Hoy, día 28 de agosto, es la festividad de San Agustín, un sabio Obispo del siglo IV, maestro cuya doctrina conserva toda su actualidad, y es un santo, maestro y doctor de la Iglesia católica, y uno de los más grandes genios de la humanidad. Dedicó gran parte de de su vida a escribir sobre filosofía y teología, siendo los libros Confesiones y la Ciudad de Dio sus obras más destacadas. Su fiesta entre nosotros se celebrará, como cada año, de una forma solemne y especial en la Parroquia de San Agustín d’es Vedrá, pero deseo invitar a todos, estimados lectores de mis artículos semanales, a celebrar esta fiesta, como la de cada santo, porque los santos nos estimulan con el ejemplo de su vida, la ayuda de su intercesión y la participación en su destino, de modo que animados por ellos, luchemos sin desfallecer en la carrera de nuestra vida en la tierra y alcancemos como ellos la gloria.

Nació en África en el año 354, de un padre pagano y una madre cristiana. Su padre fue pagano hasta poco antes de su muerte, y su conversión fue una respuesta a las oraciones de su mujer, Santa Mónica, cuya fiesta fue ayer. Ella también oraba por la conversión de su hijo Agustín. Acabada la escuela, a los 17 años inició una relación con una chica, con quien vivió sin casarse casi catorce años y guardándose mutua fidelidad. Tuvo un hijo de esa unión que falleció antes de los 20 años.

Siendo Agustín profesor de gramática y retórica, con mucha admiración, hacia sufrir a su madre pues hasta sus 28 años perteneció a la sexta herética de los Maniqueos, que creían en un dios del bien y uno del mal y que sólo el espíritu del hombre era bueno.

Con la oración y la paciencia de su madre, la gracia empezó a ser efectiva en la vida de Agustín. A un cierto punto, viviendo en Milán empezó a asistir a las catequesis de Arzobispo de allí, San Ambrosio. Ello junto la lectura de la conversión de un gran orador pagano y las Epístolas de San Pablo, su corazón empezó a acoger la verdad de la fe católica. Un día estando en el jardín de su casa orando a Dios pidiéndole que le ayudara a ser puro, oyó la voz de un niño que le decía: "Toma y lee"; abrió la Biblia en Romanos 13,13-14, como cuenta en el cap. 8 de las Confesiones, y eso marcó su vida: a partir de ese momento estuvo firme en su resolución y fue casto el resto de su vida.
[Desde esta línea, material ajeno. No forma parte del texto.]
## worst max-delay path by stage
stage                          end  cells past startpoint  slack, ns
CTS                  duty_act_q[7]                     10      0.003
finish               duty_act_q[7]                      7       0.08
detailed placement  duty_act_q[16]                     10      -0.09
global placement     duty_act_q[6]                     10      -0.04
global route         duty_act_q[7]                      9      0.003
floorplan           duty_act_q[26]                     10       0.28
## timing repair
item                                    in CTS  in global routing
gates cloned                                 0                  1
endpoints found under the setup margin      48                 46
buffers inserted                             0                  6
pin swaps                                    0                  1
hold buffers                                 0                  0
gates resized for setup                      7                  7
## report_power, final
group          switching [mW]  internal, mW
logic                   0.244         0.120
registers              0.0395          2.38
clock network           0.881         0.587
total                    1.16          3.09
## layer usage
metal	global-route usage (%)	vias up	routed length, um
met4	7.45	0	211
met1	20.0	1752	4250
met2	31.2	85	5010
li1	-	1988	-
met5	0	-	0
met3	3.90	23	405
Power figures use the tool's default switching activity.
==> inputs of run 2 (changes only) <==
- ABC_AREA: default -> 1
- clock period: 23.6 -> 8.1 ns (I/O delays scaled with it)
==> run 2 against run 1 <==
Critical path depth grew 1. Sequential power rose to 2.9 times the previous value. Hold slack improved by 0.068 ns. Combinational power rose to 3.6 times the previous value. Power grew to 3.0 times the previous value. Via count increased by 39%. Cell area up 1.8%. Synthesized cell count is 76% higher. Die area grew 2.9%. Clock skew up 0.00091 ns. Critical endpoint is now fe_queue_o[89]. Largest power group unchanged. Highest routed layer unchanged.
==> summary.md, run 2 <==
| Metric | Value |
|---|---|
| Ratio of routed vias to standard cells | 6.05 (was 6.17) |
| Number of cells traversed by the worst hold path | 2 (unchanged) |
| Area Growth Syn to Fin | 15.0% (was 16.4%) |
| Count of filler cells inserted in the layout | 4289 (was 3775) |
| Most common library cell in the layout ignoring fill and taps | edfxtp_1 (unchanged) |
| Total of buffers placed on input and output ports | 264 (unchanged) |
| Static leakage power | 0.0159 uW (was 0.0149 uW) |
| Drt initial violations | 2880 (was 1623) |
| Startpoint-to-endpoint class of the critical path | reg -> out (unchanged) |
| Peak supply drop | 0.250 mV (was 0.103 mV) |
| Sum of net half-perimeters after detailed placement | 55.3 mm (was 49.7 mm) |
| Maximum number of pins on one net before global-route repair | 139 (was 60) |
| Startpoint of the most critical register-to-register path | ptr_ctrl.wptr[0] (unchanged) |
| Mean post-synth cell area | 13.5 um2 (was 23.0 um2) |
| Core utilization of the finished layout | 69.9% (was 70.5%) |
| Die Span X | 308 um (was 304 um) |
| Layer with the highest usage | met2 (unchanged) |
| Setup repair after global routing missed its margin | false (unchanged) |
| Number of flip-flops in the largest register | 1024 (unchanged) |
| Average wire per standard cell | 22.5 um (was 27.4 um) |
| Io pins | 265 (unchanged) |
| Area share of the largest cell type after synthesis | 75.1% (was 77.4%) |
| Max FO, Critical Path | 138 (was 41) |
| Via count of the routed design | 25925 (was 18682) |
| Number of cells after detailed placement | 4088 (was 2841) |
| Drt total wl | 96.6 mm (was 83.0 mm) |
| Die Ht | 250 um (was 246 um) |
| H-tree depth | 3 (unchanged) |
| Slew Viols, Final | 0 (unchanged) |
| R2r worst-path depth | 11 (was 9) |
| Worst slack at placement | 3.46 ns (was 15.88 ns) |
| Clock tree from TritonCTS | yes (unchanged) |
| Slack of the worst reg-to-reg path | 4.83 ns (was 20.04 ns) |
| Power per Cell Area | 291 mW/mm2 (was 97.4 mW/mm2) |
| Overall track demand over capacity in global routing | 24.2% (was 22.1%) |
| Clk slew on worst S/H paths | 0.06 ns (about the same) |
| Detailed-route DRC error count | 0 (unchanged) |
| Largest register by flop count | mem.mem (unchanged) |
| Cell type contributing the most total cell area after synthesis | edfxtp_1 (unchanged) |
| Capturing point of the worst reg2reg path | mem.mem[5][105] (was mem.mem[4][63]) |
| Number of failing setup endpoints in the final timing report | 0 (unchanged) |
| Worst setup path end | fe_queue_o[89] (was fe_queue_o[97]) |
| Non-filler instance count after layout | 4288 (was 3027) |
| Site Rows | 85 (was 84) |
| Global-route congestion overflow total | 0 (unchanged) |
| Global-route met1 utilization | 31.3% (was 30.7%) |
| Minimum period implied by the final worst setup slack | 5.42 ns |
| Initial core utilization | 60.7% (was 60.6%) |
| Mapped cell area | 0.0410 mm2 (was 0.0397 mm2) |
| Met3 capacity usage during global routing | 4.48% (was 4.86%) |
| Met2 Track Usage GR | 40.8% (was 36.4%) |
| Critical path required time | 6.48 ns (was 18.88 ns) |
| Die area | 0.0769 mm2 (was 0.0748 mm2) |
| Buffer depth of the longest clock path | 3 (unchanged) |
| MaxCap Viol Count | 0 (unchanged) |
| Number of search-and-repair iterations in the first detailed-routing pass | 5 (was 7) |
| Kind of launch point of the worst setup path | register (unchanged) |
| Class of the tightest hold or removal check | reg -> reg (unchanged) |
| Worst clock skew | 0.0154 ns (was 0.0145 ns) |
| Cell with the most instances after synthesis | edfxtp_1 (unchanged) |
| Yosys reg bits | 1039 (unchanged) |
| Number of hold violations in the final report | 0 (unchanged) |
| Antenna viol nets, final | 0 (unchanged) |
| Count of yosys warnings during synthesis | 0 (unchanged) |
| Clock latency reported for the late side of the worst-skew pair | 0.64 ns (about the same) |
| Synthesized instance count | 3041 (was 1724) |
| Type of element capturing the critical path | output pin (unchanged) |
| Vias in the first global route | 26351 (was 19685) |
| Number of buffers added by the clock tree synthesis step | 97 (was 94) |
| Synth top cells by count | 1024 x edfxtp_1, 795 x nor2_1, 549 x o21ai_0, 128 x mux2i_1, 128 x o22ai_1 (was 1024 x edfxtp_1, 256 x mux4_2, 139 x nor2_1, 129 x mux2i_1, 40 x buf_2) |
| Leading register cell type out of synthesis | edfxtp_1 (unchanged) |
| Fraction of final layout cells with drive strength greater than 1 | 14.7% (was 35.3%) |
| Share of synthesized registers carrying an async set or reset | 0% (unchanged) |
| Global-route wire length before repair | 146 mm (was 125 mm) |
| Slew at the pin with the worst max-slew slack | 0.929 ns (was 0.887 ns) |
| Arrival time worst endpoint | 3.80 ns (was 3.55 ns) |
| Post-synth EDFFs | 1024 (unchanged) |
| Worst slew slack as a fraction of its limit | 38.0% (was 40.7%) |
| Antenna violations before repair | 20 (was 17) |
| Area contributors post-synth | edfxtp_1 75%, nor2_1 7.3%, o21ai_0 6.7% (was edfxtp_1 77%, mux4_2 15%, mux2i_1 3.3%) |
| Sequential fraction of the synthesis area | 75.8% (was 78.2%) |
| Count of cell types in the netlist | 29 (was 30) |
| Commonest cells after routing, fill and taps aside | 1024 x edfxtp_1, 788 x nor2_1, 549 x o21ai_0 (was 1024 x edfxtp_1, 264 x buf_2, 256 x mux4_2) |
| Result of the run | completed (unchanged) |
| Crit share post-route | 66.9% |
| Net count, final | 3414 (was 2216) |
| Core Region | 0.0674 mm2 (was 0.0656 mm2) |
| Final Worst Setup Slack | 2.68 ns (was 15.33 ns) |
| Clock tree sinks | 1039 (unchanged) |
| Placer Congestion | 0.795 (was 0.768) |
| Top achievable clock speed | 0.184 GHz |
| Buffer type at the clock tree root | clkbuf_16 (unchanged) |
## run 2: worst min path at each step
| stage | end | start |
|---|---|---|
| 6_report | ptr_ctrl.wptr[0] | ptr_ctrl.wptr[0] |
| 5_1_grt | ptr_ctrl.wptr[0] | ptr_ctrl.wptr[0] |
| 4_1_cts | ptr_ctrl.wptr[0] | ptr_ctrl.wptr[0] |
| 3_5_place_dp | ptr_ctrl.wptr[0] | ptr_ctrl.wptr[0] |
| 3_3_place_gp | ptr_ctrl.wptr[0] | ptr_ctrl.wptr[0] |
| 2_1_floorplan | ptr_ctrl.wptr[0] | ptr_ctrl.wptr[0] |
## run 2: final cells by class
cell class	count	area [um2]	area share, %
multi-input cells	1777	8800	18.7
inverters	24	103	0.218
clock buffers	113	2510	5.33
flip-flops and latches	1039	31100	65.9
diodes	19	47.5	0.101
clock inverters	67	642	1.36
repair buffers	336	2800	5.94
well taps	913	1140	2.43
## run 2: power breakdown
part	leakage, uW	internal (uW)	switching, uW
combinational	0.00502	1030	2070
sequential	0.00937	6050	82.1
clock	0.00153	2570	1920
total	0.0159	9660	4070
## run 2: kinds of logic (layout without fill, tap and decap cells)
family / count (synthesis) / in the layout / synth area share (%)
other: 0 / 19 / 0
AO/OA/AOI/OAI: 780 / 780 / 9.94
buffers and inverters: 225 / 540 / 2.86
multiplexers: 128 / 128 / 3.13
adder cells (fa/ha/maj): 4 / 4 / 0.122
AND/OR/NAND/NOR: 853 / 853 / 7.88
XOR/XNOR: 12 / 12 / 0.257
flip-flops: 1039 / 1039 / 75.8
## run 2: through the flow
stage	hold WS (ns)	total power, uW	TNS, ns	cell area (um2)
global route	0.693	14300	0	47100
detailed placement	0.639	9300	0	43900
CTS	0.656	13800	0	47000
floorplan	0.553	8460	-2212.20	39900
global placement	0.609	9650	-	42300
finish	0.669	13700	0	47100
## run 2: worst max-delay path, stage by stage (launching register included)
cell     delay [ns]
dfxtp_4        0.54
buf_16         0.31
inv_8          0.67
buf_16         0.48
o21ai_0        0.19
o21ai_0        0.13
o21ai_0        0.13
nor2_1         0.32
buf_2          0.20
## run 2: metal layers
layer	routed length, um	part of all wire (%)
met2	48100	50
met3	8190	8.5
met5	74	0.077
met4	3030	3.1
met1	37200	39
<file path="config.mk">
export PLATFORM = sky130hd
export DESIGN_NAME = phy_tx_sched
export DESIGN_NICKNAME = d
export VERILOG_FILES = /design/src/rtl/phy_tx_pkg.sv /design/src/rtl/rr_pick4.sv /design/src/rtl/phy_tx_sched.sv
export SDC_FILE = /design/constraint.sdc
export NUM_CORES = 1
export LEC_CHECK = 0
export ABC_AREA = 1
export CAP_MARGIN = 20
export CORE_UTILIZATION = 30
export DETAILED_ROUTE_END_ITERATION = 10
export SYNTH_ARGS = -nofsm -noshare
export SYNTH_HDL_FRONTEND = slang
export SYNTH_SLANG_ARGS = --single-unit
</file>
<file path="constraint.sdc">
create_clock -name clk -period 2.5 [get_ports clk]
set_input_delay 0.25 -clock clk [delete_from_list [all_inputs] [get_ports clk]]
set_output_delay 0.25 -clock clk [all_outputs]
set_load 0.05 [all_outputs]
</file>
### config.mk
export PLATFORM = sky130hd
export DESIGN_NAME = gelato_warp_scheduler
export DESIGN_NICKNAME = d
export VERILOG_FILES = /design/src/rtl/gelato_warp_scheduler_pkg.sv /design/src/rtl/gelato_rr_arbiter.sv /design/src/rtl/gelato_warp_scheduler.sv
export SDC_FILE = /design/constraint.sdc
export NUM_CORES = 2
export LEC_CHECK = 0
export CORE_MARGIN = 2
export CORE_UTILIZATION = 55
export DETAILED_ROUTE_END_ITERATION = 6
export MAX_ROUTING_LAYER = met4
export PLACE_DENSITY = 0.83
export SETUP_SLACK_MARGIN = 0.02
export SLEW_MARGIN = 30
export SYNTH_ARGS = -nofsm -noshare
export SYNTH_HDL_FRONTEND = slang
export SYNTH_HIERARCHICAL = 1
export SYNTH_SLANG_ARGS = --single-unit
### constraint.sdc
create_clock -name clk -period 26.8 [get_ports clk]
set_input_delay 2.68 -clock clk [delete_from_list [all_inputs] [get_ports clk]]
set_output_delay 2.68 -clock clk [all_outputs]
set_load 0.03 [all_outputs]
### src/rtl/gelato_warp_scheduler_pkg.sv
// Shared types for the warp scheduler: address/mask/warp-id types plus per-warp bookkeeping entry.
package gelato_warp_scheduler_pkg;

  localparam int GELATO_NUM_WARPS = 8;
  localparam int ADDR_W           = 32;
  localparam int THREADS_PER_WARP = 32;

  typedef logic [ADDR_W-1:0]                   addr_t;
  typedef logic [THREADS_PER_WARP-1:0]         thread_mask_t;
  typedef logic [$clog2(GELATO_NUM_WARPS)-1:0] warp_num_t;

  typedef enum logic [1:0] {
    WARP_IDLE,
    WARP_READY,
    WARP_WAIT
  } warp_state_e;

  typedef struct packed {
    warp_state_e  state;
    addr_t        pc;
    thread_mask_t mask;
  } warp_entry_t;

endpackage

### src/rtl/gelato_rr_arbiter.sv
// Combinational round-robin picker: first asserted request at or after ptr, wrapping around.
module gelato_rr_arbiter #(
  parameter  int NUM_REQ = 8,
  localparam int IDX_W   = $clog2(NUM_REQ)
) (
  input  logic [NUM_REQ-1:0] req,
  input  logic [IDX_W-1:0]   ptr,
  output logic               grant_valid,
  output logic [IDX_W-1:0]   grant_idx
);

  logic [IDX_W-1:0] idx;

  // NOTE: every signal written here gets a default before any conditional
  // assignment, otherwise synthesis infers a latch to hold the old value.
  always_comb begin
    grant_valid = 1'b0;
    grant_idx   = ptr;
    idx         = ptr;
    for (int k = 0; k < NUM_REQ; k++) begin
      idx = ptr + IDX_W'(k);
      if (!grant_valid && req[idx]) begin
        grant_valid = 1'b1;
        grant_idx   = idx;
      end
    end
  end

endmodule

### src/rtl/gelato_warp_scheduler.sv
// Per-SM warp scheduler with a registered valid/ready issue slot.
// Define GELATO_SCHED_GTO_EN for greedy-then-oldest selection instead of round-robin.
module gelato_warp_scheduler
  import gelato_warp_scheduler_pkg::*;
#(
  parameter  int NUM_WARPS = GELATO_NUM_WARPS,
  parameter  int WARP_W    = $clog2(NUM_WARPS),
  localparam int CNT_W     = $clog2(NUM_WARPS + 1)
) (
  input  logic              clk,
  input  logic              rst,
  input  logic              launch_valid,
  input  logic [WARP_W-1:0] launch_warp,
  input  addr_t             launch_pc,
  input  thread_mask_t      launch_mask,
  output logic              launch_ready,
  output logic              issue_valid,
  input  logic              issue_ready,
  output logic [WARP_W-1:0] issue_warp,
  output addr_t             issue_pc,
  output thread_mask_t      issue_mask,
  input  logic              resume_valid,
  input  logic [WARP_W-1:0] resume_warp,
  input  addr_t             resume_pc,
  input  thread_mask_t      resume_mask,
  input  logic              exit_valid,
  input  logic [WARP_W-1:0] exit_warp,
  output logic [CNT_W-1:0]  active_count,
  output logic              busy
);

  warp_entry_t       warps_q [NUM_WARPS];
  warp_entry_t       warps_d [NUM_WARPS];
  logic              issue_valid_q, issue_valid_d;
  logic [WARP_W-1:0] issue_warp_q, issue_warp_d;
  addr_t             issue_pc_q, issue_pc_d;
  thread_mask_t      issue_mask_q, issue_mask_d;
  logic [WARP_W-1:0] rr_ptr_q, rr_ptr_d;
  logic [CNT_W-1:0]  active_count_q, active_count_d;

  logic [NUM_WARPS-1:0] ready_vec;
  logic [NUM_WARPS-1:0] arb_req;
  logic                 grant_valid;
  logic [WARP_W-1:0]    grant_idx;
  logic                 sel_valid;
  logic [WARP_W-1:0]    sel_idx;
  logic                 rr_advance;
  logic                 slot_free, do_load, launch_fire;
  logic                 resume_ok, exit_ok;

  assign launch_ready = (warps_q[launch_warp].state == WARP_IDLE);
  assign launch_fire  = launch_valid && launch_ready;
  assign slot_free    = !issue_valid_q || issue_ready;
  assign do_load      = slot_free && sel_valid;

  // The warp sitting in the issue slot has not reached the front end yet, so it cannot resolve.
  assign resume_ok = resume_valid && (warps_q[resume_warp].state == WARP_WAIT) &&
                     !(issue_valid_q && (issue_warp_q == resume_warp));
  assign exit_ok   = exit_valid && (warps_q[exit_warp].state == WARP_WAIT);

  always_comb begin
    ready_vec = '0;
    for (int i = 0; i < NUM_WARPS; i++) begin
      ready_vec[i] = (warps_q[i].state == WARP_READY);
    end
  end

  gelato_rr_arbiter #(.NUM_REQ(NUM_WARPS)) u_arb (
    .req         (arb_req),
    .ptr         (rr_ptr_q),
    .grant_valid (grant_valid),
    .grant_idx   (grant_idx)
  );

`ifdef GELATO_SCHED_GTO_EN
  localparam int AGE_W = 8;

  logic [AGE_W-1:0]  age_q [NUM_WARPS];
  logic [AGE_W-1:0]  age_d [NUM_WARPS];
  logic [AGE_W-1:0]  max_age;
  logic [WARP_W-1:0] last_q, last_d;
  logic              last_valid_q, last_valid_d;
  logic              greedy;

  // Age counts launches seen since a warp's own launch; the largest age is the oldest warp.
  always_comb begin
    max_age = '0;
    arb_req = '0;
    for (int i = 0; i < NUM_WARPS; i++) begin
      if (ready_vec[i] && (age_q[i] > max_age)) max_age = age_q[i];
    end
    for (int i = 0; i < NUM_WARPS; i++) begin
      arb_req[i] = ready_vec[i] && (age_q[i] == max_age);
    end
    greedy     = last_valid_q && ready_vec[last_q];
    sel_valid  = greedy || grant_valid;
    sel_idx    = greedy ? last_q : grant_idx;
    rr_advance = !greedy;
    age_d      = age_q;
    if (launch_fire) begin
      for (int i = 0; i < NUM_WARPS; i++) begin
        if (WARP_W'(i) == launch_warp) age_d[i] = '0;
        else if (age_q[i] != '1)       age_d[i] = age_q[i] + AGE_W'(1);
      end
    end
  end

  always_comb begin
    last_d       = last_q;
    last_valid_d = last_valid_q;
    if (do_load) begin
      last_d       = sel_idx;
      last_valid_d = 1'b1;
    end
  end

  always_ff @(posedge clk or posedge rst) begin
    if (rst) begin
      for (int i = 0; i < NUM_WARPS; i++) age_q[i] <= '0;
      last_q       <= '0;
      last_valid_q <= 1'b0;
    end else begin
      age_q        <= age_d;
      last_q       <= last_d;
      last_valid_q <= last_valid_d;
    end
  end
`else
  always_comb begin
    arb_req    = ready_vec;
    sel_valid  = grant_valid;
    sel_idx    = grant_idx;
    rr_advance = 1'b1;
  end
`endif

  // Later assignments override earlier ones, so exit beats resume on the same warp.
  always_comb begin
    warps_d = warps_q;
    if (launch_fire) begin
      warps_d[launch_warp] = '{state: WARP_READY, pc: launch_pc, mask: launch_mask};
    end
    if (do_load) begin
      warps_d[sel_idx].state = WARP_WAIT;
    end
    if (resume_ok) begin
      warps_d[resume_warp].pc    = resume_pc;
      warps_d[resume_warp].mask  = resume_mask;
      warps_d[resume_warp].state = (resume_mask == '0) ? WARP_IDLE : WARP_READY;
    end
    if (exit_ok) begin
      warps_d[exit_warp].state = WARP_IDLE;
    end
  end

  always_comb begin
    active_count_d = '0;
    for (int i = 0; i < NUM_WARPS; i++) begin
      if (warps_d[i].state != WARP_IDLE) active_count_d = active_count_d + CNT_W'(1);
    end
  end

  always_comb begin
    issue_valid_d = issue_valid_q;
    issue_warp_d  = issue_warp_q;
    issue_pc_d    = issue_pc_q;
    issue_mask_d  = issue_mask_q;
    rr_ptr_d      = rr_ptr_q;
    if (do_load) begin
      issue_valid_d = 1'b1;
      issue_warp_d  = sel_idx;
      issue_pc_d    = warps_q[sel_idx].pc;
      issue_mask_d  = warps_q[sel_idx].mask;
      if (rr_advance) rr_ptr_d = sel_idx + WARP_W'(1);
    end else if (slot_free) begin
      issue_valid_d = 1'b0;
    end
  end

  // NOTE: sequential state uses non-blocking assignments so every register
  // samples pre-edge values regardless of statement order.
  always_ff @(posedge clk or posedge rst) begin
    if (rst) begin
      // NOTE: the warp table is reset entry by entry; software relies on IDLE/pc=0/mask=0
      // after reset, so it must not be left as uninitialised storage.
      for (int i = 0; i < NUM_WARPS; i++) begin
        warps_q[i] <= '{state: WARP_IDLE, pc: '0, mask: '0};
      end
      issue_valid_q  <= 1'b0;
      issue_warp_q   <= '0;
      issue_pc_q     <= '0;
      issue_mask_q   <= '0;
      rr_ptr_q       <= '0;
      active_count_q <= '0;
    end else begin
      warps_q        <= warps_d;
      issue_valid_q  <= issue_valid_d;
      issue_warp_q   <= issue_warp_d;
      issue_pc_q     <= issue_pc_d;
      issue_mask_q   <= issue_mask_d;
      rr_ptr_q       <= rr_ptr_d;
      active_count_q <= active_count_d;
    end
  end

  always_ff @(posedge clk) begin
    if (!rst && resume_valid) begin
      assert (warps_q[resume_warp].state == WARP_WAIT)
        else $error("resume to non-WAIT warp %0d", resume_warp);
    end
  end

  assign issue_valid  = issue_valid_q;
  assign issue_warp   = issue_warp_q;
  assign issue_pc     = issue_pc_q;
  assign issue_mask   = issue_mask_q;
  assign active_count = active_count_q;
  assign busy         = (active_count_q != '0) || issue_valid_q;

endmodule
Al año siguiente, el 387, fue bautizado por el Arzobispo de Milán. Poco después su madre cayó enferma y falleció; muriendo, como recuerdo muchas veces en los funerales que oficio, ella le dijo que no se preocupara por el lugar donde la enterraran sino que la recordará siempre que acudiera al altar del Dios.

Tras la muerte de su madre, Agustín regresó a África, viviendo en estilo monástico. Después se ordenó sacerdote y cinco años después fue elegido Obispo de Hipona, cargo que ejerció por 34 años. Con su tiempo y su talento, ayudó a todos y escribió mucho y bien para auxiliar, siendo una figura destacada del cristianismo, aportando enseñanzas hacia la función de la gracia en nuestra salvación. Más de cien obras suyas suscitan las verdades de la fe católica.

En el año 430 se enfermó y falleció el 28 de agosto de ese año. Fue enterrado allí en Hipona, y después fue trasladado a Pavía, en Italia, donde he tenido la suerte de visitar alguna vez sus restos.

San Agustín ha sido uno de los más más grandes colaboradores de la difusión de las ideas católicas y es un gran ejemplo para todos nosotros: de pecador se convirtió en santo y nos da la esperanza a todos de que lo podemos lograr sí con la palabra de Dios, con la acogida de su ayuda, con la gracia divina y el esfuerzo humano de cada día podemos llegar a ser las personas que Dios nos invita a ser viviendo en el mundo con fe, con esperanza y con caridad. Que día que nos lo recuerda, pues, promueva en nosotros esos pasos aquí en la tierra caminando hacia el cielo.